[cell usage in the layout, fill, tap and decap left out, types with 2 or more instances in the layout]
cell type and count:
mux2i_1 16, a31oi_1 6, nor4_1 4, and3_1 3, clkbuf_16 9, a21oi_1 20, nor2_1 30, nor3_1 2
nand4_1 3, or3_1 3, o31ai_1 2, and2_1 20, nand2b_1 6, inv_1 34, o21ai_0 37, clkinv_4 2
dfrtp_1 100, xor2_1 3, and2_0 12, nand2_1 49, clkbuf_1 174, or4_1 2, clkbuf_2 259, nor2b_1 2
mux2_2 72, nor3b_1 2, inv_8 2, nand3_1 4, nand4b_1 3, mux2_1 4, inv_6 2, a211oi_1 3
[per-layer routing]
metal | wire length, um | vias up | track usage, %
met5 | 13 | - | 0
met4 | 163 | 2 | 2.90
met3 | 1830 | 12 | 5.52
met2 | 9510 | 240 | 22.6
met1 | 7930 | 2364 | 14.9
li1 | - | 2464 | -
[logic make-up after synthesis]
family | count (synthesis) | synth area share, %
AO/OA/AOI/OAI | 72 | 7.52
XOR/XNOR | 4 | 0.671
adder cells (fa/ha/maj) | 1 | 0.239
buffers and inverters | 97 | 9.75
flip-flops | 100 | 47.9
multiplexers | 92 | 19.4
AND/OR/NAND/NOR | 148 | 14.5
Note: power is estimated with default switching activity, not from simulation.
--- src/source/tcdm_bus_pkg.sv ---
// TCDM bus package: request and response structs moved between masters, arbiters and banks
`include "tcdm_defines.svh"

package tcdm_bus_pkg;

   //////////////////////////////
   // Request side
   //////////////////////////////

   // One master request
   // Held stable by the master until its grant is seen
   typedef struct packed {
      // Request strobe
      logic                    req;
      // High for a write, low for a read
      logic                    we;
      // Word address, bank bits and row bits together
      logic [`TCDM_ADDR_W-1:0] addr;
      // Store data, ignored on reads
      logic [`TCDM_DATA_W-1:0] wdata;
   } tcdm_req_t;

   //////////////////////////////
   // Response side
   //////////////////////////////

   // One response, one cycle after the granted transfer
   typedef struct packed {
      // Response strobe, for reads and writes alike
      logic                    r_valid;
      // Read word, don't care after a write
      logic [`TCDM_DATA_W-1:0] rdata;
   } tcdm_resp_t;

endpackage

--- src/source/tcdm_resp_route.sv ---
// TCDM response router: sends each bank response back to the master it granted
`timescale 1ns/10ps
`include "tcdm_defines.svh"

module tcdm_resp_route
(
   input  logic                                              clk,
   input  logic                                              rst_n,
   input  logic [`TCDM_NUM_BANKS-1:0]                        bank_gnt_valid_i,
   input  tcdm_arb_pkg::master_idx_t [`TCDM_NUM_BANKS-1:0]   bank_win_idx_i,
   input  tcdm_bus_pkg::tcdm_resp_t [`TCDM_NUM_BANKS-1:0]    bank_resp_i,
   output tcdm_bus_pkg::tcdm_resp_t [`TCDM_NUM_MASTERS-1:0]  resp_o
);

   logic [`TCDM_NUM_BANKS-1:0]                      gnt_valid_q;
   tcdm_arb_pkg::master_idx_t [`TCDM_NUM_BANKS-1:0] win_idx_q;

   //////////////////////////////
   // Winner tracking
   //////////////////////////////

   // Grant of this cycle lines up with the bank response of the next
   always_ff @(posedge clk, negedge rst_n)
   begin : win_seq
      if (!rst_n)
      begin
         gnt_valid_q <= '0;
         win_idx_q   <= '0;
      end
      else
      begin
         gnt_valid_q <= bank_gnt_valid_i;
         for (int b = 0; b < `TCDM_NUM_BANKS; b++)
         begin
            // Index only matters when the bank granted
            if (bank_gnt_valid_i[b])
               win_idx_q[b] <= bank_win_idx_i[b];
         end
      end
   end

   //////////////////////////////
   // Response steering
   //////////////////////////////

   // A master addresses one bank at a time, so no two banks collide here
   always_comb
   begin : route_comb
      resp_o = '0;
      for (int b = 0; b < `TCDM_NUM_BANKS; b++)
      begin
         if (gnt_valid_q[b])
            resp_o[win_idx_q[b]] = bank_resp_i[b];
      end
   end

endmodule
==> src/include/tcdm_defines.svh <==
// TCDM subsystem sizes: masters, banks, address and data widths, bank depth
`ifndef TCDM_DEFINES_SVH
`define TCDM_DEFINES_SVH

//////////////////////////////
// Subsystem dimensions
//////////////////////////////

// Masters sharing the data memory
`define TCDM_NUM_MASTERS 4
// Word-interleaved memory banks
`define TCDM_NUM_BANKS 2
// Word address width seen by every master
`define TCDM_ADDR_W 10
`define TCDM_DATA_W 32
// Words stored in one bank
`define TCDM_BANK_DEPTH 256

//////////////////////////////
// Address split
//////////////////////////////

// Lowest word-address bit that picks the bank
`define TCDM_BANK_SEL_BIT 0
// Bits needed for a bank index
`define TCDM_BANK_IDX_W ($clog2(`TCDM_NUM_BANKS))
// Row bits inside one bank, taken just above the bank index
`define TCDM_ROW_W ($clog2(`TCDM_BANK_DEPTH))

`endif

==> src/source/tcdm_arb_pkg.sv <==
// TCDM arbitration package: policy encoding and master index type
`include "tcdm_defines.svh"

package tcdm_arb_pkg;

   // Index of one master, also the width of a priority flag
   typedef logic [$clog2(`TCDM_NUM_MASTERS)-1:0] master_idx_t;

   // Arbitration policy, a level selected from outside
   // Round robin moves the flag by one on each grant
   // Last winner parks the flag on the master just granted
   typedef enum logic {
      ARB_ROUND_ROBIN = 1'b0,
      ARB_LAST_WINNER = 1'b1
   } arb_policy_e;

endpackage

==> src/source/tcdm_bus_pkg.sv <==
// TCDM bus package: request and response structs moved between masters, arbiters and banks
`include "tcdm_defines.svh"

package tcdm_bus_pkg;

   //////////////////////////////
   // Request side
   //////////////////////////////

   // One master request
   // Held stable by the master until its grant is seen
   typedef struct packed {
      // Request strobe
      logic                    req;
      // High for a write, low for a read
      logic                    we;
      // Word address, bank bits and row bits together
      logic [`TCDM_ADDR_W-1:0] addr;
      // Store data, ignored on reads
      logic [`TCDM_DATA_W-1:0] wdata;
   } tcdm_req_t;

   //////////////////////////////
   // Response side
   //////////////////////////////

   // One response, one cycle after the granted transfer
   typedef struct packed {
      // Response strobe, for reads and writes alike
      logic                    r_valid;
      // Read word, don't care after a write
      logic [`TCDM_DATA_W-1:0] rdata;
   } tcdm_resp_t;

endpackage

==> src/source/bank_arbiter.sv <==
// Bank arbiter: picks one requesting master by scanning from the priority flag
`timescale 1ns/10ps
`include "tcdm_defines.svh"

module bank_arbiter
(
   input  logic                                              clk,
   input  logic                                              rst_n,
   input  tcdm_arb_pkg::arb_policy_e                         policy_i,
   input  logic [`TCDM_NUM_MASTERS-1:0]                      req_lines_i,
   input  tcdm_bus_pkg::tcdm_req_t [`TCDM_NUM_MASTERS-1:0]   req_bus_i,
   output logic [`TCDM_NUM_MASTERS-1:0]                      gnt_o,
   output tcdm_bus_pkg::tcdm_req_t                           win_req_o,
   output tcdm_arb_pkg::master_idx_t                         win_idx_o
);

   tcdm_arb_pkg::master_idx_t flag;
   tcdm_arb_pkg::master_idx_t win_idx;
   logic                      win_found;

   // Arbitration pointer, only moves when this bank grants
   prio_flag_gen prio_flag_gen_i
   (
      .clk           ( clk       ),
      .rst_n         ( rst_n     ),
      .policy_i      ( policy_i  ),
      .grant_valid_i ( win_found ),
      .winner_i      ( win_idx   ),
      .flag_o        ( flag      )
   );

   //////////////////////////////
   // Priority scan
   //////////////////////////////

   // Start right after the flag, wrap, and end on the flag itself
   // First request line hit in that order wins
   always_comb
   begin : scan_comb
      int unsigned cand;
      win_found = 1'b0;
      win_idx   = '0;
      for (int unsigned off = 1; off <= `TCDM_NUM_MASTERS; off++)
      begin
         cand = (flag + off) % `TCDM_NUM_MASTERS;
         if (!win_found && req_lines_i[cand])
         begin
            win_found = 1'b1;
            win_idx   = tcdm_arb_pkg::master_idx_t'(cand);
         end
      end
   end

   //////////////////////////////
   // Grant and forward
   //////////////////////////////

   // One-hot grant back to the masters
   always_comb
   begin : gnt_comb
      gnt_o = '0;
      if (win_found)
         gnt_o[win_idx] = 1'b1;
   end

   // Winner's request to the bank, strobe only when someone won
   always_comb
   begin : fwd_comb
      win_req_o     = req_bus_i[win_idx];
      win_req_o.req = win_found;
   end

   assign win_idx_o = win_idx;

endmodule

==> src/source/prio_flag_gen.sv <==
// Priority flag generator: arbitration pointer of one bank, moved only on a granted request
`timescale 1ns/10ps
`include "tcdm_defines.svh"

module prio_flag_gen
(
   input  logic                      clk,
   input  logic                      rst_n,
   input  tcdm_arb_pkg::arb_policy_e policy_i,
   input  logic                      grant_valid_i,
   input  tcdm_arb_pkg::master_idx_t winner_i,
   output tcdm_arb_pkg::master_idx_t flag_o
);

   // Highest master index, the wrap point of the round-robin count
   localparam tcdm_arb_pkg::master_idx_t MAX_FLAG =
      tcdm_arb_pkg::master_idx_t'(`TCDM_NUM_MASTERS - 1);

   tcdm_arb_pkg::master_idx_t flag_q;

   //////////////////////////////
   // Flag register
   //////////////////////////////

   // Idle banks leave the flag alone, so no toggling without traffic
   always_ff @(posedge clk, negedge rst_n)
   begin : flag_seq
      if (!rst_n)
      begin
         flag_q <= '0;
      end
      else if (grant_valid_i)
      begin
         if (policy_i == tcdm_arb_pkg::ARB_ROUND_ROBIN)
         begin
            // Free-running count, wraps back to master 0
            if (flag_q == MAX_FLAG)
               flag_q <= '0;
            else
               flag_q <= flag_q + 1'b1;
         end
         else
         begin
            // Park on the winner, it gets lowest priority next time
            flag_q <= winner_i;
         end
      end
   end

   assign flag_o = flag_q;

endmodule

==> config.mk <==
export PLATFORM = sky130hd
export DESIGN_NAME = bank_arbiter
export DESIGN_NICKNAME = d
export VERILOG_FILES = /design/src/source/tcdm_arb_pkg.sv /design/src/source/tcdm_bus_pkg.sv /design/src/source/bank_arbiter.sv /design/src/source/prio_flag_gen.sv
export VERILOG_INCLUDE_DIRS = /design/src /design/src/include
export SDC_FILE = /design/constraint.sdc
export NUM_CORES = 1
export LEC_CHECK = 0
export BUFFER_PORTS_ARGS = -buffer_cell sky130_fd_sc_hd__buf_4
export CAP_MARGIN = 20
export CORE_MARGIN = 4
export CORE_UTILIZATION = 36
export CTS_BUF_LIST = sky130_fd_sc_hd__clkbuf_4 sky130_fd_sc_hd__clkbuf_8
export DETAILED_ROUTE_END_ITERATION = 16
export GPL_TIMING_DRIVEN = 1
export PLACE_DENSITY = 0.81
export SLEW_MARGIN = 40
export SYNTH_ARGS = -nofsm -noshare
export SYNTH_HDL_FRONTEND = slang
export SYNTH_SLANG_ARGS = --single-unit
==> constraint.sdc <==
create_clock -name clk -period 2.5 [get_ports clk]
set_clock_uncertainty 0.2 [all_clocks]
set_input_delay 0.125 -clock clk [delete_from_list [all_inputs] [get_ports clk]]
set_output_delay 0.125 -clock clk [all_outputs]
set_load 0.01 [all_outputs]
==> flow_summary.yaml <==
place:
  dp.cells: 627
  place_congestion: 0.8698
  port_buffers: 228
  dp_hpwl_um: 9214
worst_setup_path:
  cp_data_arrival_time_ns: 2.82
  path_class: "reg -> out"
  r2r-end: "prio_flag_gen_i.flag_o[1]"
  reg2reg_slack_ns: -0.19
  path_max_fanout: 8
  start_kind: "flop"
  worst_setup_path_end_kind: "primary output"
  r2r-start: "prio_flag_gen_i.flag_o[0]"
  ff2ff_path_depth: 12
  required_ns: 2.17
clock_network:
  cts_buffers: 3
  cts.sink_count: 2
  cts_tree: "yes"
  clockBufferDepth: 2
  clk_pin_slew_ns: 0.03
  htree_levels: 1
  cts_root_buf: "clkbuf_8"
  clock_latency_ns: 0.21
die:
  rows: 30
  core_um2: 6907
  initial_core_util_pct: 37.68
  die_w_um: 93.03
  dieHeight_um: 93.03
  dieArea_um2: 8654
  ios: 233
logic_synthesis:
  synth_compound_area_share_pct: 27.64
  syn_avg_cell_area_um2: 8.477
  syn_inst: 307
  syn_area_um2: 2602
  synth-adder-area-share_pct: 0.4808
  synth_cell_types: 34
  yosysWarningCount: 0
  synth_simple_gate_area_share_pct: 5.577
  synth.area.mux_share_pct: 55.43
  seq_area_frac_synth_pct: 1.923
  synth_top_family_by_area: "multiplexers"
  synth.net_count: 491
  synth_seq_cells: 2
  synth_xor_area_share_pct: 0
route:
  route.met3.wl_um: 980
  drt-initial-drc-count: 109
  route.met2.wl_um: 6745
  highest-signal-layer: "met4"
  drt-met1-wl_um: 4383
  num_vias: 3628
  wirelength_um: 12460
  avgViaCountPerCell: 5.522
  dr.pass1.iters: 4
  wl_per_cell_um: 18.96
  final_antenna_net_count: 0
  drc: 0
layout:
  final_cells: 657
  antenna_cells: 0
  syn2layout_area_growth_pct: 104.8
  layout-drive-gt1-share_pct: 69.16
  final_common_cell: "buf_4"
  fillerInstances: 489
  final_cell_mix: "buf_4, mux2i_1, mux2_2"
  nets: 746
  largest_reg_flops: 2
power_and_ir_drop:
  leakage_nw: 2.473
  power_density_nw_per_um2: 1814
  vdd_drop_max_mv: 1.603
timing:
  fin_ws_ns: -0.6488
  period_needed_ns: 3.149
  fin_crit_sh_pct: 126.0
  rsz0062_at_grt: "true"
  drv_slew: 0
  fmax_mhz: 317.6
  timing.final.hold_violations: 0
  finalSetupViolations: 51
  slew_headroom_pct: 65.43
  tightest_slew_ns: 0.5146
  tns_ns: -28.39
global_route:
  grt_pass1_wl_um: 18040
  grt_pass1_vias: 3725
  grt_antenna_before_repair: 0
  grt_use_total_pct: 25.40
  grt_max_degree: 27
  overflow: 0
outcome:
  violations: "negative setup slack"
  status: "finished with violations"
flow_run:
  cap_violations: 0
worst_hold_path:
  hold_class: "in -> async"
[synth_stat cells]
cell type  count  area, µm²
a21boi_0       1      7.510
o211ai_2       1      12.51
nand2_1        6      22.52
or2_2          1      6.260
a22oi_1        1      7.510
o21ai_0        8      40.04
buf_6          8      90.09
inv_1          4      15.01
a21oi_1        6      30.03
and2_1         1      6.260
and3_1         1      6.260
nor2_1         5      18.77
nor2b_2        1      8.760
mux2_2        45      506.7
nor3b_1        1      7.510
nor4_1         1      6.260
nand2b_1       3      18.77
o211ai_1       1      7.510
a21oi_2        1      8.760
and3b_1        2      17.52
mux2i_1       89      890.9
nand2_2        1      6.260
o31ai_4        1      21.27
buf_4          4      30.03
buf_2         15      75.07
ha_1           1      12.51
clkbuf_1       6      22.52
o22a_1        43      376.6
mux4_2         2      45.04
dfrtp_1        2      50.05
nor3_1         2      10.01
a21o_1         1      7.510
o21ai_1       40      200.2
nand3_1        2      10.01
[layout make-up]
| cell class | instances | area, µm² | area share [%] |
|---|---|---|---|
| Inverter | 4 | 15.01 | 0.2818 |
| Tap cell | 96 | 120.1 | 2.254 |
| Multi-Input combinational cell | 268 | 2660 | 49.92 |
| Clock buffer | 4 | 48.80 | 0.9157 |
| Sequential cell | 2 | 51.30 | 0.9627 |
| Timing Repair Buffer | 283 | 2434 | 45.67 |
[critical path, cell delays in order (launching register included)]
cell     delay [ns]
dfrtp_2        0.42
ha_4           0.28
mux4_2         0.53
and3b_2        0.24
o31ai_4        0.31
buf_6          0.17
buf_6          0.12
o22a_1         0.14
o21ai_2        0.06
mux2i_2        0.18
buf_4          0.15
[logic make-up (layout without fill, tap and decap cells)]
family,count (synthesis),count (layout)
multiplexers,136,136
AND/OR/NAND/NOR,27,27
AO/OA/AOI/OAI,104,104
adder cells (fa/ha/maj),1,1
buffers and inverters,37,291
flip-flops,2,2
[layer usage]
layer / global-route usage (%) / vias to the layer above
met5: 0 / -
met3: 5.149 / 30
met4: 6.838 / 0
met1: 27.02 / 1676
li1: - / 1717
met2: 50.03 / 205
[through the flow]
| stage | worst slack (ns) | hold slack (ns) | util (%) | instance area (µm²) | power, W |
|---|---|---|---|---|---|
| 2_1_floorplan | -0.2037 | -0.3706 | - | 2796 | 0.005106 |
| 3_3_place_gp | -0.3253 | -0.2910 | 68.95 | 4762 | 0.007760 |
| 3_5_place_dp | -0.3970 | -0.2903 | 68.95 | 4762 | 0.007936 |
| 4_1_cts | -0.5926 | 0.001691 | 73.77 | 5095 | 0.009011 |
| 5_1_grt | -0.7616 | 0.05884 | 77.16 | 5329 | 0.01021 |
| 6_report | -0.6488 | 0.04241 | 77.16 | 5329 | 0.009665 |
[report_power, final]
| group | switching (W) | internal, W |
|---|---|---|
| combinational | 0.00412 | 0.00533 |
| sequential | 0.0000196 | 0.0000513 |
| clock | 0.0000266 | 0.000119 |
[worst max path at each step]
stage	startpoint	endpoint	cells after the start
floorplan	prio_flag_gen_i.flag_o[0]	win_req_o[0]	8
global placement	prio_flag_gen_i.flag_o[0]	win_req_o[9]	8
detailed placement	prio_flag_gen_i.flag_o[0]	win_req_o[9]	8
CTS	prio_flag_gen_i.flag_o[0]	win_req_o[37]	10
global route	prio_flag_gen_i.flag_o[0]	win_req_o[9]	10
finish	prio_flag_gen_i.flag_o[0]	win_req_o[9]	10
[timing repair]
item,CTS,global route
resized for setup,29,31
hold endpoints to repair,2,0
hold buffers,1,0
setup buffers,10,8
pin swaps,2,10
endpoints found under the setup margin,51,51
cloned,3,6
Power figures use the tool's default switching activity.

= = = = =

> **Exercise details**:
How many of the lines in this material contain the word "when"? State the number and nothing else.

> **Task response**:
3